* **PROBLEM TO SOLVE**
Each record that follows should be transcribed word for word.

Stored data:
........

### config.mk
export PLATFORM = sky130hd
export DESIGN_NAME = offset_metric_acc
export DESIGN_NICKNAME = d
export VERILOG_FILES = /design/src/rtl/offset_metric_acc.sv
export SDC_FILE = /design/constraint.sdc
export NUM_CORES = 1
export LEC_CHECK = 0
export ABC_AREA = 1
export CAP_MARGIN = 20
export CORE_ASPECT_RATIO = 1.4
export CORE_MARGIN = 1
export CORE_UTILIZATION = 40
export CTS_CLUSTER_SIZE = 25
export DETAILED_ROUTE_END_ITERATION = 8
export PLACE_DENSITY = 0.59
export SLEW_MARGIN = 20
export SYNTH_ARGS = -nofsm -noshare
export SYNTH_HDL_FRONTEND = slang
export SYNTH_SLANG_ARGS = --single-unit
### constraint.sdc
create_clock -name clk -period 8.6 [get_ports clk]
set_input_delay 1.72 -clock clk [delete_from_list [all_inputs] [get_ports clk]]
set_output_delay 1.72 -clock clk [all_outputs]
set_load 0.01 [all_outputs]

........

* **RESULT OF THIS EXERCISE**
### config.mk
export PLATFORM = sky130hd
export DESIGN_NAME = offset_metric_acc
export DESIGN_NICKNAME = d
export VERILOG_FILES = /design/src/rtl/offset_metric_acc.sv
export SDC_FILE = /design/constraint.sdc
export NUM_CORES = 1
export LEC_CHECK = 0
export ABC_AREA = 1
export CAP_MARGIN = 20
export CORE_ASPECT_RATIO = 1.4
export CORE_MARGIN = 1
export CORE_UTILIZATION = 40
export CTS_CLUSTER_SIZE = 25
export DETAILED_ROUTE_END_ITERATION = 8
export PLACE_DENSITY = 0.59
export SLEW_MARGIN = 20
export SYNTH_ARGS = -nofsm -noshare
export SYNTH_HDL_FRONTEND = slang
export SYNTH_SLANG_ARGS = --single-unit
### constraint.sdc
create_clock -name clk -period 8.6 [get_ports clk]
set_input_delay 1.72 -clock clk [delete_from_list [all_inputs] [get_ports clk]]
set_output_delay 1.72 -clock clk [all_outputs]
set_load 0.01 [all_outputs]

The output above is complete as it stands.